**Assignment:**
The entries below contain a stretch that opens with the line containing "export IMPL_core_mm2=0.004755" and closes with the line containing "export IMPL_num_vias=1480"; set down that stretch exactly, both ends included, and nothing else.

**Exercise inputs:**

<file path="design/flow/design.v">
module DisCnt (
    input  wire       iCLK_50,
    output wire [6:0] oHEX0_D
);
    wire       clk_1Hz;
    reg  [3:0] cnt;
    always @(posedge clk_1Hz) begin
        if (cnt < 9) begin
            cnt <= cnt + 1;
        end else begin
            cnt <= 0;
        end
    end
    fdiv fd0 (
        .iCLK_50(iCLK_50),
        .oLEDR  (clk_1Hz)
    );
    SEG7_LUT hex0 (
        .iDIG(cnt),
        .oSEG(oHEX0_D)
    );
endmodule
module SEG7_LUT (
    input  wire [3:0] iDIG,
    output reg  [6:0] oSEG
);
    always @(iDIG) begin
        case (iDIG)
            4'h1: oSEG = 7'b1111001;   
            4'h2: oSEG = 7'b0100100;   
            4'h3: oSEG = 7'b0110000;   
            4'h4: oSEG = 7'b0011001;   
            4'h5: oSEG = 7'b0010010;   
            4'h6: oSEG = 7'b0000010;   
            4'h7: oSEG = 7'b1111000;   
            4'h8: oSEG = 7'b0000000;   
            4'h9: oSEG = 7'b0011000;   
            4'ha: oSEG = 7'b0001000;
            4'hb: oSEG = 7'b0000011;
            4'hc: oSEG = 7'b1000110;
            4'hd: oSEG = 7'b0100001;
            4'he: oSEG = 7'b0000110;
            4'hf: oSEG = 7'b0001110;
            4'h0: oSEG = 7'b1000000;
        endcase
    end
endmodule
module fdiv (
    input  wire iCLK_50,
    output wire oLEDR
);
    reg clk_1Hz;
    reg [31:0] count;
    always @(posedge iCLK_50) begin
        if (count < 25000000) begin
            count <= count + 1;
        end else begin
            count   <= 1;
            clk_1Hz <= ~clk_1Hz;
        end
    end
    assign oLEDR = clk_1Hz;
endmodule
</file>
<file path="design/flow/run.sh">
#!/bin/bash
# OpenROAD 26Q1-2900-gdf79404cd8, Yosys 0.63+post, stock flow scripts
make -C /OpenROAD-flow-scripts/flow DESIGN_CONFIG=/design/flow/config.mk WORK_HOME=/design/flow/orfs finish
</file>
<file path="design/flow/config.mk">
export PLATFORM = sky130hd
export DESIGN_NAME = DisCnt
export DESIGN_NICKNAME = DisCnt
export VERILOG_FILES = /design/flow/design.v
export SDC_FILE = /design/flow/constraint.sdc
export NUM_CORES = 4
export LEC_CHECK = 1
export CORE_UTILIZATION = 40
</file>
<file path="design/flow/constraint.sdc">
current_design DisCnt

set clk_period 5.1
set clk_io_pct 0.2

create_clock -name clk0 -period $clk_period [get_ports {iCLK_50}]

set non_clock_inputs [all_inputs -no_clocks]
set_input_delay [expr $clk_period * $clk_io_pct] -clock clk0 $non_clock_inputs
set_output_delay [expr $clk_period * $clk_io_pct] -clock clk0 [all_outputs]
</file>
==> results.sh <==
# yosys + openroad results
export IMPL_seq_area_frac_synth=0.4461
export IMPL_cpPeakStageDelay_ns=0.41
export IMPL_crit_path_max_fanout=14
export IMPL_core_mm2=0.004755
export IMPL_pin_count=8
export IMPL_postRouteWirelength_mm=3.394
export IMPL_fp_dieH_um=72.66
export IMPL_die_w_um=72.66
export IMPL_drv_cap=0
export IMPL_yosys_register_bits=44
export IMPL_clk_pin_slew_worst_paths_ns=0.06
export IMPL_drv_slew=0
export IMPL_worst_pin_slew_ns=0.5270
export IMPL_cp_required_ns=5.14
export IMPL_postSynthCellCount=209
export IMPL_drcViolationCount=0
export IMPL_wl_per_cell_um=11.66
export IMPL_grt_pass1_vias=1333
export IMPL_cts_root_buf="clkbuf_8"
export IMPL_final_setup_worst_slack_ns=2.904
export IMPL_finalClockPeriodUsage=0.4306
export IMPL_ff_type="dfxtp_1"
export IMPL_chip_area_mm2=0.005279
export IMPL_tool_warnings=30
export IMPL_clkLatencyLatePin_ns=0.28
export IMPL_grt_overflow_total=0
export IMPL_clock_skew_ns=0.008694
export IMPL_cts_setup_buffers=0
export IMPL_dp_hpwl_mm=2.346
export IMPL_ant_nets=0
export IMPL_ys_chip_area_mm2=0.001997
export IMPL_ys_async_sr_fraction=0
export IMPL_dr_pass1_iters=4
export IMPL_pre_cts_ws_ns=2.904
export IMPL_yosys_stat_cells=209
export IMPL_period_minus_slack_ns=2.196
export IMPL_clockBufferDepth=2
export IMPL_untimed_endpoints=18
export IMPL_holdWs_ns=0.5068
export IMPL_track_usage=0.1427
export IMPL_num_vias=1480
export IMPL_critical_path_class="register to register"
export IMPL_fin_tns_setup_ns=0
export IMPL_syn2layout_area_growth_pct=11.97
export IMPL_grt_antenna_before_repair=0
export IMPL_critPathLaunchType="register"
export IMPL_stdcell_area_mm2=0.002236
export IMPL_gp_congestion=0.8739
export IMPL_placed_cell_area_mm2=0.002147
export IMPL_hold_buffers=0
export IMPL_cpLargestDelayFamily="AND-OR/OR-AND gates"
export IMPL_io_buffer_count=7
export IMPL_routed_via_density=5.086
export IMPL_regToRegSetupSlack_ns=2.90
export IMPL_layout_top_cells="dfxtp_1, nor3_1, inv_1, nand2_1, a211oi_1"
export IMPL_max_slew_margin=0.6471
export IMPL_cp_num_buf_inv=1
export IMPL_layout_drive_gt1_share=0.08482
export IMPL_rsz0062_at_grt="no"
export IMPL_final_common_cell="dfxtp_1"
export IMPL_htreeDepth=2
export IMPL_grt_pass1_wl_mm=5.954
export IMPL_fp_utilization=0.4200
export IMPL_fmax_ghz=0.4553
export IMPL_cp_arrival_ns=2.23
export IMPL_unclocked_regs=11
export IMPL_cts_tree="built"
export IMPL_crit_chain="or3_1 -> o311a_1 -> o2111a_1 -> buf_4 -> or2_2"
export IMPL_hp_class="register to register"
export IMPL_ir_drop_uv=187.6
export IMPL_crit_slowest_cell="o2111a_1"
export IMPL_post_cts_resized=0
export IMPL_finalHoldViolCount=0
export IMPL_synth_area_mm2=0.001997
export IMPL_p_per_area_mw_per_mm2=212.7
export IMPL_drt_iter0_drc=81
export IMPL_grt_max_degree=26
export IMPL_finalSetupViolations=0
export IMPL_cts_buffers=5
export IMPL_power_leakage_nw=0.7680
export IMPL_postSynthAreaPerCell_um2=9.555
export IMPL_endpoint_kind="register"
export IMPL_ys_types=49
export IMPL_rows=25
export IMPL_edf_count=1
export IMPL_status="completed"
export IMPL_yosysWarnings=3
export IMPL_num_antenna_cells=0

**Reply:**
export IMPL_core_mm2=0.004755
export IMPL_pin_count=8
export IMPL_postRouteWirelength_mm=3.394
export IMPL_fp_dieH_um=72.66
export IMPL_die_w_um=72.66
export IMPL_drv_cap=0
export IMPL_yosys_register_bits=44
export IMPL_clk_pin_slew_worst_paths_ns=0.06
export IMPL_drv_slew=0
export IMPL_worst_pin_slew_ns=0.5270
export IMPL_cp_required_ns=5.14
export IMPL_postSynthCellCount=209
export IMPL_drcViolationCount=0
export IMPL_wl_per_cell_um=11.66
export IMPL_grt_pass1_vias=1333
export IMPL_cts_root_buf="clkbuf_8"
export IMPL_final_setup_worst_slack_ns=2.904
export IMPL_finalClockPeriodUsage=0.4306
export IMPL_ff_type="dfxtp_1"
export IMPL_chip_area_mm2=0.005279
export IMPL_tool_warnings=30
export IMPL_clkLatencyLatePin_ns=0.28
export IMPL_grt_overflow_total=0
export IMPL_clock_skew_ns=0.008694
export IMPL_cts_setup_buffers=0
export IMPL_dp_hpwl_mm=2.346
export IMPL_ant_nets=0
export IMPL_ys_chip_area_mm2=0.001997
export IMPL_ys_async_sr_fraction=0
export IMPL_dr_pass1_iters=4
export IMPL_pre_cts_ws_ns=2.904
export IMPL_yosys_stat_cells=209
export IMPL_period_minus_slack_ns=2.196
export IMPL_clockBufferDepth=2
export IMPL_untimed_endpoints=18
export IMPL_holdWs_ns=0.5068
export IMPL_track_usage=0.1427
export IMPL_num_vias=1480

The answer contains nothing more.